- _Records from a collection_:
[src/rtl/game_pkg.sv]
// Shared game definitions: mode codes, song-level state encoding and default song limits.
// Also used by the scrolling display stage.
package game_pkg;

  localparam logic [2:0] MODE_LOAD = 3'd3;
  localparam logic [2:0] MODE_PLAY = 3'd4;

  typedef enum logic [1:0] {
    IDLE = 2'd0,
    PLAY = 2'd1,
    WIN  = 2'd2,
    LOSE = 2'd3
  } state_t;

  localparam int SONG_STEPS_DEF  = 39;
  localparam int MISS_LIMIT_DEF  = 8;
  localparam int COMBO_BONUS_DEF = 8;
  localparam int SCORE_W_DEF     = 10;

  // Saturating add of a per-step miss count (0..2) onto the 4-bit miss counter.
  function automatic logic [3:0] sat_add_u4(input logic [3:0] a, input logic [1:0] b);
    logic [4:0] sum;
    sum = {1'b0, a} + {3'b000, b};
    if (sum[4]) begin
      sat_add_u4 = 4'd15;
    end else begin
      sat_add_u4 = sum[3:0];
    end
  endfunction

endpackage

[src/rtl/press_latch.sv]
// Per-lane button edge detector with a sticky press latch that lives for one scroll step.
// pressed also reflects an edge in the current cycle so a press on the closing cycle still counts.
module press_latch (
  input  logic clk,
  input  logic n_rst,
  input  logic en,
  input  logic clr,
  input  logic pb,
  output logic pressed
);

  logic pb_prev_r;
  logic latch_r;
  logic edge_s;

  assign edge_s = pb & ~pb_prev_r;

  // Button history and sticky latch; clear wins so a same-cycle edge does not carry over.
  always_ff @(posedge clk) begin
    if (!n_rst) begin
      pb_prev_r <= 1'b0;
      latch_r   <= 1'b0;
    end else begin
      pb_prev_r <= pb;
      if (clr) begin
        latch_r <= 1'b0;
      end else if (en && edge_s) begin
        latch_r <= 1'b1;
      end else begin
        latch_r <= latch_r;
      end
    end
  end

  assign pressed = latch_r | (en & edge_s);

endmodule

[src/rtl/hit_judge.sv]
// Judges each scroll step's hit-zone bits against latched presses, keeping score/combo/misses
// and the song-level IDLE/PLAY/WIN/LOSE state. All outputs are registered.
module hit_judge
  import game_pkg::*;
#(
  parameter int MISS_LIMIT  = MISS_LIMIT_DEF,
  parameter int SONG_STEPS  = SONG_STEPS_DEF,
  parameter int COMBO_BONUS = COMBO_BONUS_DEF,
  parameter int SCORE_W     = SCORE_W_DEF
) (
  input  logic               clk,
  input  logic               n_rst,
  input  logic [2:0]         mode,
  input  logic               scroll,
  input  logic               zone1,
  input  logic               zone2,
  input  logic               pb1,
  input  logic               pb2,
  output logic [SCORE_W-1:0] score,
  output logic [6:0]         combo,
  output logic [3:0]         misses,
  output logic [1:0]         hit_flash,
  output logic [1:0]         state
);

  localparam int                  STEP_W    = $clog2(SONG_STEPS + 1);
  localparam logic [3:0]          MISS_LIM  = 4'(MISS_LIMIT);
  localparam logic [STEP_W-1:0]   STEPS_END = STEP_W'(SONG_STEPS);
  localparam logic [6:0]          BONUS_MIN = 7'(COMBO_BONUS);
  localparam logic [SCORE_W-1:0]  SCORE_MAX = {SCORE_W{1'b1}};
  localparam logic [STEP_W-1:0]   STEP_ONE  = {{(STEP_W-1){1'b0}}, 1'b1};

  state_t               state_r, state_nxt_s;
  logic [SCORE_W-1:0]   score_r, score_nxt_s;
  logic [6:0]           combo_r, combo_nxt_s;
  logic [3:0]           misses_r, misses_nxt_s;
  logic [1:0]           flash_r, flash_nxt_s;
  logic [STEP_W-1:0]    step_r, step_nxt_s;

  logic                 load_s, en_s, judge_s, clr_s;
  logic                 p1_s, p2_s;
  logic [1:0]           hit_s, miss_s;
  logic [1:0]           h_s, m_s;
  logic [2:0]           gain_s;
  logic [SCORE_W:0]     score_sum_s;
  logic [SCORE_W-1:0]   score_upd_s;
  logic [7:0]           combo_sum_s;
  logic [6:0]           combo_upd_s;
  logic [3:0]           misses_upd_s;
  logic [STEP_W-1:0]    step_upd_s;

  // Presses are only collected while actively playing; pausing freezes them.
  assign load_s  = (mode == MODE_LOAD);
  assign en_s    = (state_r == PLAY) && (mode == MODE_PLAY);
  assign judge_s = en_s && scroll;
  assign clr_s   = load_s || judge_s;

  press_latch u_lane1 (
    .clk     (clk),
    .n_rst   (n_rst),
    .en      (en_s),
    .clr     (clr_s),
    .pb      (pb1),
    .pressed (p1_s)
  );

  press_latch u_lane2 (
    .clk     (clk),
    .n_rst   (n_rst),
    .en      (en_s),
    .clr     (clr_s),
    .pb      (pb2),
    .pressed (p2_s)
  );

  // A press with no note is a wrong press, so a lane misses whenever zone and press disagree.
  assign hit_s  = {zone1 & p1_s, zone2 & p2_s};
  assign miss_s = {zone1 ^ p1_s, zone2 ^ p2_s};
  assign h_s    = {1'b0, hit_s[1]} + {1'b0, hit_s[0]};
  assign m_s    = {1'b0, miss_s[1]} + {1'b0, miss_s[0]};

  assign gain_s      = (combo_r >= BONUS_MIN) ? {h_s, 1'b0} : {1'b0, h_s};
  assign score_sum_s = {1'b0, score_r} + {{(SCORE_W-2){1'b0}}, gain_s};
  assign score_upd_s = score_sum_s[SCORE_W] ? SCORE_MAX : score_sum_s[SCORE_W-1:0];

  assign combo_sum_s = {1'b0, combo_r} + {6'b000000, h_s};
  assign combo_upd_s = (m_s != 2'd0) ? 7'd0 :
                       (combo_sum_s[7] ? 7'd127 : combo_sum_s[6:0]);

  assign misses_upd_s = sat_add_u4(misses_r, m_s);
  assign step_upd_s   = step_r + STEP_ONE;

  // Next-state and next-counter logic; load mode overrides everything.
  always_comb begin
    state_nxt_s  = state_r;
    score_nxt_s  = score_r;
    combo_nxt_s  = combo_r;
    misses_nxt_s = misses_r;
    flash_nxt_s  = flash_r;
    step_nxt_s   = step_r;
    if (load_s) begin
      state_nxt_s  = IDLE;
      score_nxt_s  = {SCORE_W{1'b0}};
      combo_nxt_s  = 7'd0;
      misses_nxt_s = 4'd0;
      flash_nxt_s  = 2'b00;
      step_nxt_s   = {STEP_W{1'b0}};
    end else begin
      case (state_r)
        IDLE: begin
          if (mode == MODE_PLAY) begin
            state_nxt_s = PLAY;
          end else begin
            state_nxt_s = IDLE;
          end
        end
        PLAY: begin
          if (judge_s) begin
            score_nxt_s  = score_upd_s;
            combo_nxt_s  = combo_upd_s;
            misses_nxt_s = misses_upd_s;
            flash_nxt_s  = hit_s;
            step_nxt_s   = step_upd_s;
            // Losing takes precedence when the last step also brings the miss limit.
            if (misses_upd_s >= MISS_LIM) begin
              state_nxt_s = LOSE;
            end else if (step_upd_s == STEPS_END) begin
              state_nxt_s = WIN;
            end else begin
              state_nxt_s = PLAY;
            end
          end else begin
            state_nxt_s = PLAY;
          end
        end
        WIN, LOSE: begin
          state_nxt_s = state_r;
        end
        default: begin
          state_nxt_s = IDLE;
        end
      endcase
    end
  end

  // State and counter registers.
  always_ff @(posedge clk) begin
    if (!n_rst) begin
      state_r  <= IDLE;
      score_r  <= {SCORE_W{1'b0}};
      combo_r  <= 7'd0;
      misses_r <= 4'd0;
      flash_r  <= 2'b00;
      step_r   <= {STEP_W{1'b0}};
    end else begin
      state_r  <= state_nxt_s;
      score_r  <= score_nxt_s;
      combo_r  <= combo_nxt_s;
      misses_r <= misses_nxt_s;
      flash_r  <= flash_nxt_s;
      step_r   <= step_nxt_s;
    end
  end

  assign score     = score_r;
  assign combo     = combo_r;
  assign misses    = misses_r;
  assign hit_flash = flash_r;
  assign state     = state_r;

endmodule

[config.mk]
export PLATFORM = sky130hd
export DESIGN_NAME = hit_judge
export DESIGN_NICKNAME = d
export VERILOG_FILES = /design/src/rtl/game_pkg.sv /design/src/rtl/press_latch.sv /design/src/rtl/hit_judge.sv
export SDC_FILE = /design/constraint.sdc
export NUM_CORES = 1
export LEC_CHECK = 0
export BUFFER_PORTS_ARGS = -buffer_cell sky130_fd_sc_hd__buf_2
export CORE_UTILIZATION = 50
export CTS_CLUSTER_SIZE = 25
export DETAILED_ROUTE_END_ITERATION = 12
export PLACE_DENSITY = 0.82
export SYNTH_ARGS = -nofsm -noshare
export SYNTH_HDL_FRONTEND = slang
export SYNTH_SLANG_ARGS = --single-unit
[constraint.sdc]
create_clock -name clk -period 6.9 [get_ports clk]
set_input_delay 1.38 -clock clk [delete_from_list [all_inputs] [get_ports clk]]
set_output_delay 1.38 -clock clk [all_outputs]
set_load 0.02 [all_outputs]
Word level (Yosys, flattened, before mapping)
Index checks and enable logic that the tools add are counted.
- register bits after elaboration: 35
- bits of input ports: 10
- output and inout port bits: 25
- word-level logic and storage cells: 58
- add/sub/neg operators: 6
- $lt $le $gt $ge: 2
- eq/ne operators: 6
- muxes and demuxes: 10
- bitwise operators: 13
- reduce and logical (&&, ||, !) cells: 11
- operators with widths (cell ; number):
    7-bit two-way mux ; 2
    10-bit by 3-bit adder with 11-bit output ; 1
    10-bit two-way mux ; 1
    7-bit by 2-bit adder with 8-bit output ; 1
    7-bit by 4-bit >= comparator with 1-bit output, second input constant ; 1
    6-bit by 1-bit adder with 6-bit output, second input constant ; 1
    1-bit AND ; 6
    6-bit equality test, second input constant ; 1
    2-bit two-way mux ; 3
    2-bit OR reduction ; 3
    4-bit by 2-bit adder with 5-bit output ; 1
    1-bit by 1-bit adder with 2-bit output ; 2
    2-bit equality test, second input constant ; 2
    4-bit >= comparator, second input constant ; 1
    1-bit logical AND ; 4
    4-bit two-way mux ; 1
    2-bit case mux with 2 select lines ; 1
    3-bit by 2-bit equality test with 1-bit output, second input constant ; 1
    3-bit equality test, second input constant ; 1
    3-bit two-way mux ; 1
    1-bit inverter ; 3
    2-bit by 1-bit equality test with 1-bit output, second input constant ; 1
    2-bit logical NOT ; 1
    1-bit OR ; 2
    other kinds (5) ; 6

Logic depth before layout (Yosys ltp)
Gate-level depths: netlist of the first run.
- depth after elaboration: 12
- depth in mapped cells: 13
- depth with buffers taken out: 12

Cells and area by module
Synthesis of the first run repeated with hierarchy kept, for this count alone.
- cell total of the unflattened synthesis: 232
- area, all modules: 2006.9 um2
- modules (own cells, without submodules) (module ; instances ; cells each ; area each (um2) ; sequential area each (um2)):
    hit_judge ; 1 ; 216 ; 1861.8 ; 620.6
    press_latch ; 2 ; 8 ; 72.6 ; 40.0

Worst setup path after synthesis of the first run
Ideal clock, no wire load.
- path type: input-to-reg
- start: in mode[0]
- end: reg score_r[9], in the netlist score[9]
- setup time: 86 ps
- arrival time: 4110 ps
- data required time: 6814 ps
- setup slack: 2704 ps
- stages on the path: 12
- buffers on the path: 1
- path through: or3b_1 buf_2 nor3b_2 a31o_2 ha_1 ha_1 mux2_2 ha_1 a21o_1 a21oi_1 or4_1 a211oi_1
- longest elaborated chain between the ends: 9
- elaborated cells on any way between the ends: 16
- classes of those cells: add/sub: 2; eq/ne: 2; mux: 2; bitwise: 6; reduce/logical: 4
- ends and longest elaborated chain (what ; RTL line ; RTL):
    start, declared ; hit_judge.sv:13 ; input logic [2:0] mode,
    3-bit equality test ; hit_judge.sv:54 ; assign en_s = (state_r == PLAY) && (mode == MODE_PLAY);
    1-bit logical AND ; hit_judge.sv:54 ;
    1-bit AND ; press_latch.sv:35 ; assign pressed = latch_r | (en & edge_s);
    1-bit OR ; press_latch.sv:35 ;
    1-bit AND ; hit_judge.sv:77 ; assign hit_s = {zone1 & p1_s, zone2 & p2_s};
    named net hit_s[0] ; hit_judge.sv:42 ; logic [1:0] hit_s, miss_s;
    1-bit by 1-bit adder with 2-bit output ; hit_judge.sv:79 ; assign h_s = {1'b0, hit_s[1]} + {1'b0, hit_s[0]};
    3-bit two-way mux ; hit_judge.sv:82 ; assign gain_s = (combo_r >= BONUS_MIN) ? {h_s, 1'b0} : {1'b0, h_s};
    10-bit by 3-bit adder with 11-bit output ; hit_judge.sv:83 ; assign score_sum_s = {1'b0, score_r} + {{(SCORE_W-2){1'b0}}, gain_s};
    10-bit two-way mux ; hit_judge.sv:84 ; assign score_upd_s = score_sum_s[SCORE_W] ? SCORE_MAX : score_sum_s[SCORE_W-1:0];
    end signal, assigned ; hit_judge.sv:150 ; score_r <= {SCORE_W{1'b0}};
    end signal, assigned ; hit_judge.sv:157 ; score_r <= score_nxt_s;
    end, declared ; hit_judge.sv:34 ; logic [SCORE_W-1:0] score_r, score_nxt_s;
The timed path passes the listed nets, and every way through them passes these cells.
A chain may end at the register's enable or synchronous reset.

Worst setup path after layout of the first run
Same ends and word-level chain as after synthesis.

==> results.toml, run 1 <==
[global_route]
grt_first_pass_wirelength_mm = 7.07
grt_util_all_layers = 0.214
globalRoute.totalOverflow = 0
first_global_vias = 1654
grt_start_max_net_pins = 33
initial_antenna_violation_count = 0

[sta]
final-max-slew-violation-count = 0
relSlewSlack = 0.273
fin_crit_ns = 4.33
fin_worst_hold_slack_ns = 0.470
final.setup_skew_ns = 0.00503
worst_slew_pin_slew_ns = 1.09
timing.final.setup_violations = 0
achievable-frequency_mhz = 231
setup_total_negative_slack_ns = 0
grt_setup_unrepaired = "no"
fin_crit_sh = 0.628
final_hold_viol_count = 0

[final_layout]
layout_common_cells = "dfxtp_1 (35), buf_2 (34), nand2_1 (21)"
flow.area_growth_from_synthesis_pct = 15.8
layout_commonest_cell = "dfxtp_1"
drive_gt1_frac = 0.195
antenna-diode-count = 0
design.final.nets = 293
total_of_fill_cells_in_the_finished_design = 327

[synthesis]
yosysTopAreaCellShare = 0.346
synth_cells = 233
synth_top_cell_by_area = "dfxtp_1"
synth-edff-count = 0
netlist_top_cells_area = "dfxtp_1 (35%), ha_1 (8.7%), nand2_1 (3.9%), inv_1 (3.5%), a21oi_1 (3.2%)"
ys_dominant_reg_cell = "dfxtp_1"
synth.distinct_cells = 53
async_flop_share = 0
ys_warn_count = 0
postSynthRegisterBits = 35
seq_area_frac_synth = 0.346
syn_area_mm2 = 0.00202
synth_fp_nets = 260
synth_area_per_cell_um2 = 8.68

[routing]
via_total_after_detailed_routing = 1804
postRouteAntennaNets = 0
drt-total-wl_mm = 4.25
detail_route.vias_per_cell = 5.73
route.detailed.drc = 0
drt-wirelength-per-cell_um = 13.5
number_of_search_and_repair_iterations_in_the_first_detailed_routing_pass = 4
drt_iter0_drc = 83

[clock_network]
cts_tree = "done"
clkLatencyLatePin_ns = 0.28
worst_setup_hold_path_clk_slew_ns = 0.07
tritoncts.num_buffers = 5
cts_max_path_buffers = 2
cts.sink_count = 35
cts_root_buf = "clkbuf_8"
cts.repair_timing.setup_buffer_count = 0
cts-resized-gates = 0
cts_htree_levels = 2
cts_hold_buffers = 0

[pwr]
switching_share = 0.198
p_switching_w = 0.0000877
power.combinational.fraction = 0.047
power.sequential.fraction = 0.461
power_per_cell_area_mw_per_mm2 = 189
cellLeakagePower_nw = 0.972
p_clk_frac = 0.492
peakVddDrop_mv = 0.138
intPower_w = 0.000355

[floorplanning]
core.rowCount = 22
top_level_ports = 35
die_h_um = 65.6
die_area_mm2 = 0.00430
dieWidth_um = 65.6
core_region_area_mm2 = 0.00377
initial_utilization = 0.536

[job]
drv.max_cap_violation_count = 0

[critical_path]
worstPathArrival_ns = 4.51
cp_data_required_time_ns = 7.08
crit_path_start_kind = "primary input"
worst-setup-path-type = "in -> reg"
worstPathMaxFanout = 8
end_kind = "flop"

[place]
port_buffers = 34
hpwlAfterDp_mm = 3.04
gp_congestion = 0.824

[run_status]
outcome = "finished, final reports clean"

[worst_hold_path]
timing.hold.worst.class = "reg -> reg"
flip-flops by register name (all words and copies together), names as in the netlist:
signal and count:
u_lane2.pb_prev_r 1, state 2, hit_flash 2, u_lane1.latch_r 1, u_lane2.latch_r 1, score 10, step_r 6, u_lane1.pb_prev_r 1
combo 7, misses 4
power by group through the flow:
| stage | clock (W) | combinational, W | sequential [W] |
|---|---|---|---|
| after global placement | 0 | 0.0000206 | 0.000209 |
| after CTS | 0.000222 | 0.0000209 | 0.000204 |
| after global routing | 0.000230 | 0.0000233 | 0.000204 |
| final | 0.000218 | 0.0000209 | 0.000204 |
| after detailed placement | 0 | 0.0000207 | 0.000209 |
| after floorplan | 0 | 0.0000134 | 0.000209 |
cell usage after synthesis (3+ instances only):
master,number
a21oi_1,13
and2_1,4
a31oi_1,10
or4_1,3
nand2_1,21
nor2_1,15
and3b_1,4
nor4_1,3
ha_1,14
inv_1,19
a21o_1,4
o21ai_0,3
a211oi_1,6
xnor2_1,6
o41ai_1,3
dfxtp_1,35
nor3b_1,3
nor3_1,10
clkbuf_1,3
nand4_1,4
o211ai_1,3
fa_1,3
nand3_1,8
per-layer routing:
layer	global-route usage	share of wire
met4	0.0897	0.0073
met5	0	0
met3	0.0538	0.035
met1	0.242	0.46
met2	0.378	0.50
final cells by class:
class                      instances  area [um2]  area share
clock buffer                       6        72.6      0.0310
clock inverter                     2        60.1      0.0256
sequential                        35         701       0.299
tap                               48        60.1      0.0256
multi-input combinational        171        1210       0.515
inverter                          19        71.3      0.0304
timing repair buffer              34         170      0.0726
per-stage QoR:
stage | total power (W) | instances | setup WS [ns] | cell area [um2] | utilization
after floorplan | 0.000222 | 233 | 2.70 | 2020 | -
after global placement | 0.000229 | 307 | 2.38 | 2210 | 0.586
after detailed placement | 0.000229 | 307 | 2.28 | 2210 | 0.586
after CTS | 0.000446 | 315 | 2.58 | 2340 | 0.621
after global routing | 0.000457 | 315 | 2.39 | 2340 | 0.621
final | 0.000443 | 315 | 2.57 | 2340 | 0.621
final timing paths:
kind                            depth (start not counted)  slack [ns]                      start                        end
worst max register to register                         11        3.40      state[1]$_SDFFE_PP0N_      score[9]$_SDFFE_PP0P_
worst min-delay path                                    2        0.47  hit_flash[0]$_SDFFE_PP0P_  hit_flash[0]$_SDFFE_PP0P_
worst min register to register                          2        0.47  hit_flash[0]$_SDFFE_PP0P_  hit_flash[0]$_SDFFE_PP0P_
worst max-delay path                                   12        2.57                    mode[0]      score[9]$_SDFFE_PP0P_
cells by family (layout without fill, tap and decap cells):
kind of cell	count (synthesis)	in the layout	share of synthesized area
AND/OR/NAND/NOR	89	89	0.249
multiplexers	2	2	0.0105
AO/OA/AOI/OAI	55	55	0.186
XOR/XNOR	8	8	0.0346
adder cells (fa/ha/maj)	17	17	0.116
buffers and inverters	27	61	0.0569
flip-flops	35	35	0.346
critical path, stage by stage:
cell,delay (ns)
buf_2,0.13
or3b_1,0.52
nor3b_2,0.25
a31o_2,0.19
ha_1,0.16
ha_1,0.26
mux2_2,0.30
ha_1,0.28
a21o_1,0.10
a21oi_1,0.15
or4_1,0.53
a211oi_1,0.24
(Power assumes the default switching activity.)
==> inputs of run 2 (changes only) <==
- PLACE_DENSITY: 0.82 -> 0.85
- clock period: 6.9 -> 3.85 ns (I/O delays scaled with it)
==> run 2 against run 1 <==
  * Core utilization down 0.46 points
  * Routed wire length down 2.0%
  * Clock-buffer cell count up 2
  * Sequential share of layout area up 0.23 points
  * Register-to-register slack worse by 2.9 ns
  * Sequential cell count unchanged
  * Clock skew up 0.00065 ns
  * Clock power up 35%
  * Die area unchanged
  * Cell area down 0.75%
  * Critical path type unchanged
==> results.toml, run 2 (synthesis gave the netlist of run 1 again) <==
[critical_path]
critical_path.cell_chain = "buf_2 > or3b_1 > nor3b_2 > a31o_2 > ha_1 > ha_1 > and2_1 > ha_1 > fa_1 > a21oi_1 > nor3_2 > nor4b_1 > a211oi_1"
worst-setup-path-type = "in -> reg"
path_delay_family = "simple AND/OR/NAND/NOR gates"
worstPathArrival_ns = 3.68
critical_path_depth = 13
worstRegToRegCells = 12
worstReg2RegStart = "state[1]$_SDFFE_PP0N_"
worstReg2RegEnd = "score[9]$_SDFFE_PP0P_"
critical_path.endpoint = "score[9]$_SDFFE_PP0P_"
timing.critical_path.mode_cell = "ha_1"
crit_path_start = "mode[0]"
critPathBufInv = 1
cp_data_required_time_ns = 3.97
timing.reg2reg.setup_slack_ns = 0.51
critical_path.slowest_cell = "fa_1"
crit_path_start_kind = "primary input"
worstPathMaxFanout = 4
end_kind = "flop"
max_stage_delay_ns = 0.41

[pwr]
intPower_w = 0.000542
power.sequential.fraction = 0.523
switching_share = 0.225
cellLeakagePower_nw = 0.967
p_clk_frac = 0.422
power.combinational.fraction = 0.055
fin_total_pwr_w = 0.000699
p_switching_w = 0.000157
power_per_cell_area_mw_per_mm2 = 301
peakVddDrop_mv = 0.151

[run_status]
outcome = "finished, final reports clean"

[final_layout]
drive_gt1_frac = 0.201
flow.area_growth_from_synthesis_pct = 14.9
layout_commonest_cell = "dfxtp_1"
finalCoreUtilization = 0.616
antenna-diode-count = 0
largest_reg_flops = 10
design.final.nets = 295
layout_common_cells = "dfxtp_1 (35), buf_2 (34), nand2_1 (21)"

[routing]
route.detailed.drc = 0
postRouteAntennaNets = 0
via_total_after_detailed_routing = 1816
drt-total-wl_mm = 4.16
detail_route.vias_per_cell = 5.73
drt-wirelength-per-cell_um = 13.1
number_of_search_and_repair_iterations_in_the_first_detailed_routing_pass = 4
drt_iter0_drc = 136

[clock_network]
tritoncts.num_buffers = 5
cts-resized-gates = 0
clkLatencyLatePin_ns = 0.29
cts_hold_buffers = 0
cts_max_path_buffers = 2
cts.repair_timing.setup_buffer_count = 0
cts_root_buf = "clkbuf_8"
cts.sink_count = 35
cts_htree_levels = 2
worst_setup_hold_path_clk_slew_ns = 0.07
cts_tree = "done"

[worst_hold_path]
timing.hold.worst.class = "reg -> reg"

[place]
port_buffers = 34
preCtsSetupSlack_ns = 0.0414
gp_congestion = 0.837
hpwlAfterDp_mm = 3.00

[floorplanning]
initial_utilization = 0.536
dieWidth_um = 65.6
core_region_area_mm2 = 0.00377
die_h_um = 65.6
die_area_mm2 = 0.00430
core.rowCount = 22
top_level_ports = 35

[sta]
relSlewSlack = 0.251
fin_crit_sh = 0.924
achievable-frequency_mhz = 281
fin_crit_ns = 3.56
final-max-slew-violation-count = 0
setup_total_negative_slack_ns = 0
layout_setup_ws_ns = 0.292
worst_slew_pin_slew_ns = 1.12
final_hold_viol_count = 0
final.setup_skew_ns = 0.00568
timing.final.setup_violations = 0
grt_setup_unrepaired = "no"

[global_route]
grt_util_all_layers = 0.218
grt_first_pass_wirelength_mm = 7.20
globalRoute.totalOverflow = 0
grt_start_max_net_pins = 33
initial_antenna_violation_count = 0
first_global_vias = 1676

[job]
drv.max_cap_violation_count = 0
[run 2: cell count changes in the layout (fill, tap and decap cells not counted)]
| cell | before | now |
|---|---|---|
| buf_4 | 0 | 2 |
| bufinv_16 | 2 | 0 |
| clkbuf_8 | 5 | 7 |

- _WHAT YOU WILL DO_: Where the word "test" occurs in a line of the records, copy that line.

- _WRITTEN ANSWER_:
    6-bit equality test, second input constant ; 1
    2-bit equality test, second input constant ; 2
    3-bit by 2-bit equality test with 1-bit output, second input constant ; 1
    3-bit equality test, second input constant ; 1
    2-bit by 1-bit equality test with 1-bit output, second input constant ; 1
    3-bit equality test ; hit_judge.sv:54 ; assign en_s = (state_r == PLAY) && (mode == MODE_PLAY);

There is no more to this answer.